14,000 Honor Princess Diana in N.Y. Central Park Service
NEW YORK — On foot, on bicycles, some with dogs on leashes, about 14,000 people converged on Central Park for a memorial service Sunday to honor Princess Diana.
It was the first such event in the park since a memorial in 1980 for another British icon, John Lennon.
“More than anything, I came to say goodbye to someone who cared about the poor and needy, who was rich and privileged enough not to have to,” said Richard Thomson, 47, a Scottish-born New Yorker.
Mayor Rudolph W. Giuliani and Britain’s consul general in New York, Jeffrey Ling, headed the all-faith program that honored Diana for both her charity work and her sense of style.
“She disarmed us with her humility,” Giuliani said, mistakenly referring to the princess of Wales as the princess of York before the crowd’s murmuring led him to correct himself. “We were drawn to her ultimately because of her heart, not her nobility.”
Opera divas Jessye Norman and Denyce Graves and the Metropolitan Opera chorus and orchestra performed music by Bach, Verdi and Berlioz.
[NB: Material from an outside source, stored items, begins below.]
--- config.mk ---
export PLATFORM = sky130hd
export DESIGN_NAME = dll_lock_tracker
export DESIGN_NICKNAME = d
export VERILOG_FILES = /design/src/rtl/dll_trk_pkg.sv /design/src/rtl/dll_edge_sync.sv /design/src/rtl/dll_stall_timer.sv /design/src/rtl/dll_lock_counter.sv /design/src/rtl/dll_lock_tracker.sv
export SDC_FILE = /design/constraint.sdc
export NUM_CORES = 1
export LEC_CHECK = 0
export BUFFER_PORTS_ARGS = -buffer_cell sky130_fd_sc_hd__buf_4
export CAP_MARGIN = 20
export CORE_ASPECT_RATIO = 0.9
export CORE_UTILIZATION = 58
export DETAILED_ROUTE_END_ITERATION = 16
export GPL_ROUTABILITY_DRIVEN = 0
export PLACE_DENSITY = 0.79
export SLEW_MARGIN = 30
export SYNTH_ARGS = -nofsm -noshare
export SYNTH_HDL_FRONTEND = slang
export SYNTH_SLANG_ARGS = --single-unit
--- constraint.sdc ---
create_clock -name ref_clk -period 2.7 [get_ports ref_clk]
set_clock_uncertainty 0.1 [all_clocks]
set_input_delay 0.27 -clock ref_clk [delete_from_list [all_inputs] [get_ports ref_clk]]
set_output_delay 0.27 -clock ref_clk [all_outputs]
set_load 0.01 [all_outputs]
--- src/rtl/dll_trk_pkg.sv ---
package dll_trk_pkg;

  typedef enum logic [1:0] {
    MODE_ACQ  = 2'd0,
    MODE_LOCK = 2'd1,
    MODE_BYP  = 2'd2,
    MODE_HALT = 2'd3
  } trk_mode_e;

  // Mode priority: disabled loop first, then a stalled clock, then a full count.
  function automatic trk_mode_e pick_mode(input logic enabled, input logic stalled,
                                          input logic full);
    if (!enabled)     return MODE_BYP;
    else if (stalled) return MODE_HALT;
    else if (full)    return MODE_LOCK;
    else              return MODE_ACQ;
  endfunction

endpackage

--- src/rtl/dll_edge_sync.sv ---
module dll_edge_sync #(
  parameter int SYNC_STAGES = 2
) (
  input  logic ref_clk,
  input  logic rst_n,
  input  logic async_in,
  output logic rise_o
);

  logic [SYNC_STAGES:0] chain;

  always_ff @(posedge ref_clk or negedge rst_n) begin
    if (!rst_n) chain <= '0;
    else        chain <= {chain[SYNC_STAGES-1:0], async_in};
  end

  // One-tick pulse when the synchronised level goes from low to high.
  assign rise_o = chain[SYNC_STAGES-1] & ~chain[SYNC_STAGES];

endmodule

--- src/rtl/dll_stall_timer.sv ---
module dll_stall_timer #(
  parameter int STALL_TICKS = 8
) (
  input  logic ref_clk,
  input  logic rst_n,
  input  logic edge_i,
  output logic stall_o
);

  localparam int IW = $clog2(STALL_TICKS + 1);
  localparam logic [IW-1:0] LIMIT = IW'(STALL_TICKS);

  logic [IW-1:0] idle_q;

  // Ticks since the last detected edge, saturating at the threshold.
  function automatic logic [IW-1:0] next_idle(input logic [IW-1:0] cur, input logic seen);
    if (seen)              return '0;
    else if (cur == LIMIT) return cur;
    else                   return cur + IW'(1);
  endfunction

  always_ff @(posedge ref_clk or negedge rst_n) begin
    if (!rst_n) idle_q <= '0;
    else        idle_q <= next_idle(idle_q, edge_i);
  end

  assign stall_o = (idle_q == LIMIT);

endmodule

--- src/rtl/dll_lock_counter.sv ---
module dll_lock_counter #(
  parameter int LOCK_CYCLES = 2048
) (
  input  logic ref_clk,
  input  logic rst_n,
  input  logic clear_i,
  input  logic edge_i,
  output logic full_o,
  output logic [$clog2(LOCK_CYCLES+1)-1:0] count_o
);

  localparam int CW = $clog2(LOCK_CYCLES + 1);
  localparam logic [CW-1:0] LIMIT = CW'(LOCK_CYCLES);

  logic [CW-1:0] cnt_q;
  logic [CW-1:0] cnt_d;
  logic          full_q;

  // A clear and an edge in the same tick give a count of one.
  function automatic logic [CW-1:0] step(input logic [CW-1:0] cur, input logic clr,
                                         input logic hit);
    logic [CW-1:0] base;
    base = clr ? '0 : cur;
    if (hit && base != LIMIT) base = base + CW'(1);
    return base;
  endfunction

  assign cnt_d = step(cnt_q, clear_i, edge_i);

  always_ff @(posedge ref_clk or negedge rst_n) begin
    if (!rst_n) begin
      cnt_q  <= '0;
      full_q <= 1'b0;
    end else begin
      cnt_q  <= cnt_d;
      full_q <= (cnt_d == LIMIT);
    end
  end

  assign full_o  = full_q;
  assign count_o = cnt_q;

endmodule

--- src/rtl/dll_lock_tracker.sv ---
module dll_lock_tracker
  import dll_trk_pkg::*;
#(
  parameter int LOCK_CYCLES = 2048,
  parameter int STALL_TICKS = 8,
  parameter int SYNC_STAGES = 2
) (
  input  logic       ref_clk,
  input  logic       rst_n,
  input  logic       mon_clk,
  input  logic       loop_on,
  output logic       locked,
  output logic       bypass,
  output logic [1:0] mode
);

  localparam int CNT_W = $clog2(LOCK_CYCLES + 1);

  // Named internal events, visible to the bound checker.
  logic             edge_seen;
  logic             stall_now;
  logic             on_sync;
  logic             lock_full;
  logic             count_clear;
  logic [CNT_W-1:0] lock_count;

  logic [SYNC_STAGES-1:0] on_pipe;
  trk_mode_e              mode_q;

  // The enable pin synchroniser resets to "enabled", so no bypass is shown
  // during reset.
  always_ff @(posedge ref_clk or negedge rst_n) begin
    if (!rst_n) on_pipe <= '1;
    else if (SYNC_STAGES > 1) on_pipe <= {on_pipe[SYNC_STAGES-2:0], loop_on};
    else on_pipe <= SYNC_STAGES'(loop_on);
  end
  assign on_sync = on_pipe[SYNC_STAGES-1];

  dll_edge_sync #(.SYNC_STAGES(SYNC_STAGES)) u_edge (
    .ref_clk (ref_clk),
    .rst_n   (rst_n),
    .async_in(mon_clk),
    .rise_o  (edge_seen)
  );

  dll_stall_timer #(.STALL_TICKS(STALL_TICKS)) u_stall (
    .ref_clk(ref_clk),
    .rst_n  (rst_n),
    .edge_i (edge_seen),
    .stall_o(stall_now)
  );

  assign count_clear = stall_now | ~on_sync;

  dll_lock_counter #(.LOCK_CYCLES(LOCK_CYCLES)) u_count (
    .ref_clk(ref_clk),
    .rst_n  (rst_n),
    .clear_i(count_clear),
    .edge_i (edge_seen),
    .full_o (lock_full),
    .count_o(lock_count)
  );

  always_ff @(posedge ref_clk or negedge rst_n) begin
    if (!rst_n) mode_q <= MODE_ACQ;
    else        mode_q <= pick_mode(on_sync, stall_now, lock_full);
  end

  assign mode   = mode_q;
  assign locked = (mode_q == MODE_LOCK);
  assign bypass = (mode_q == MODE_BYP);

endmodule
Diana’s dedication to charitable causes was underscored by tributes from Dr. Margaret Haggerty, director of the AIDS pediatric unit at Harlem Hospital, and Sister Paula Marie, a member of Mother Teresa’s Missionaries of Charity.
The New York memorial came eight days after Diana, killed in an auto crash in Paris on Aug. 31, was buried at her family’s estate northwest of London, and two days after Mother Teresa’s funeral in Calcutta.
The princess of Wales and the 87-year-old Nobel Prize winner last met in New York three months ago, talking for 40 minutes at the South Bronx convent of the Missionaries of Charity, where Mother Teresa was staying during an extended visit to New York.